Do you know how to do that?
I think the latest version works OK (the tests run fine -- though I might not have tests for scholarly).
https://github.com/perrette/papers/archive/refs/heads/dev.zip
from extracted dir: pip install .
should work OK
I'll check (and if necessary fix) in a few hours.
And later update on pypi.
Super -- thanks kindly! I pulled your archive down, and installed it. However, the traceback now reads:
(python311) → testing renamer/stage papers extract yanofsky_qc.pdf --scholar 20:09:24
Traceback (most recent call last):
File "/home/boyan/boyanshouse/miniconda3/envs/python311/bin/papers", line 5, in <module>
papers.bib.main()
File "/home/boyan/boyanshouse/miniconda3/envs/python311/lib/python3.11/site-packages/papers/bib.py", line 1388, in main
extractcmd(o)
File "/home/boyan/boyanshouse/miniconda3/envs/python311/lib/python3.11/site-packages/papers/bib.py", line 1313, in extractcmd
print(extract_pdf_metadata(o.pdf, search_doi=not o.fulltext, search_fulltext=True, scholar=o.scholar, minwords=o.word_count, max_query_words=o.word_count, image=o.image))
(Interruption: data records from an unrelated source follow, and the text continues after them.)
===== config.mk =====
export PLATFORM = sky130hd
export DESIGN_NAME = gfrs_ctrl
export DESIGN_NICKNAME = d
export VERILOG_FILES = /design/src/rtl/gfrs_pkg.sv /design/src/rtl/gfrs_ctrl.sv
export SDC_FILE = /design/constraint.sdc
export NUM_CORES = 1
export LEC_CHECK = 0
export ABC_AREA = 1
export BUFFER_PORTS_ARGS = -buffer_cell sky130_fd_sc_hd__buf_2
export CAP_MARGIN = 20
export CORE_AREA = 5 5 42 44
export CTS_CLUSTER_SIZE = 8
export DETAILED_ROUTE_END_ITERATION = 10
export DIE_AREA = 0 0 47 49
export GPL_ROUTABILITY_DRIVEN = 1
export SYNTH_ARGS = -nofsm -noshare
export SYNTH_HDL_FRONTEND = slang
export SYNTH_SLANG_ARGS = --single-unit

===== constraint.sdc =====
create_clock -name clk -period 1.1 [get_ports clk]
set_clock_uncertainty 0.05 [all_clocks]
set_input_delay 0.33 -clock clk [delete_from_list [all_inputs] [get_ports clk]]
set_output_delay 0.33 -clock clk [all_outputs]
set_load 0.03 [all_outputs]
^^^^^^^^^^^^^^^^^^^^^^^^^^^^^^^^^^^^^^^^^^^^^^^^^^^^^^^^^^^^^^^^^^^^^^^^^^^^^^^^^^^^^^^^^^^^^^^^^^^^^^^^^^^^^^^^^^^^^^^^^^^^^^^^^^^^^^^^^^^^^^^^^^^^^^^^^^^^^^^^^^^
File "/home/boyan/boyanshouse/miniconda3/envs/python311/lib/python3.11/site-packages/papers/extract.py", line 206, in extract_pdf_metadata
return extract_txt_metadata(txt, search_doi, search_fulltext, **kw)
^^^^^^^^^^^^^^^^^^^^^^^^^^^^^^^^^^^^^^^^^^^^^^^^^^^^^^^^^^^^
File "/home/boyan/boyanshouse/miniconda3/envs/python311/lib/python3.11/site-packages/papers/extract.py", line 193, in extract_txt_metadata
bibtex = fetch_bibtex_by_fulltext_scholar(query_txt)
^^^^^^^^^^^^^^^^^^^^^^^^^^^^^^^^^^^^^^^^^^^
File "/home/boyan/boyanshouse/miniconda3/envs/python311/lib/python3.11/site-packages/papers/config.py", line 224, in decorated
res = cache[key] = fun(doi)
^^^^^^^^
File "/home/boyan/boyanshouse/miniconda3/envs/python311/lib/python3.11/site-packages/papers/extract.py", line 258, in fetch_bibtex_by_fulltext_scholar
score = _scholar_score(txt, res.bib)
^^^^^^^
AttributeError: 'dict' object has no attribute 'bib'
Please note that this is on python 3.11 now, instead of the 3.8 I was testing on this morning (chardet would not play nice with that one...).
If this is getting annoying and you can tell me what your CONTRIBUTING.md looks like, I can try to debug...
Hi, unfortunately I don't have python 3.11 installed right now.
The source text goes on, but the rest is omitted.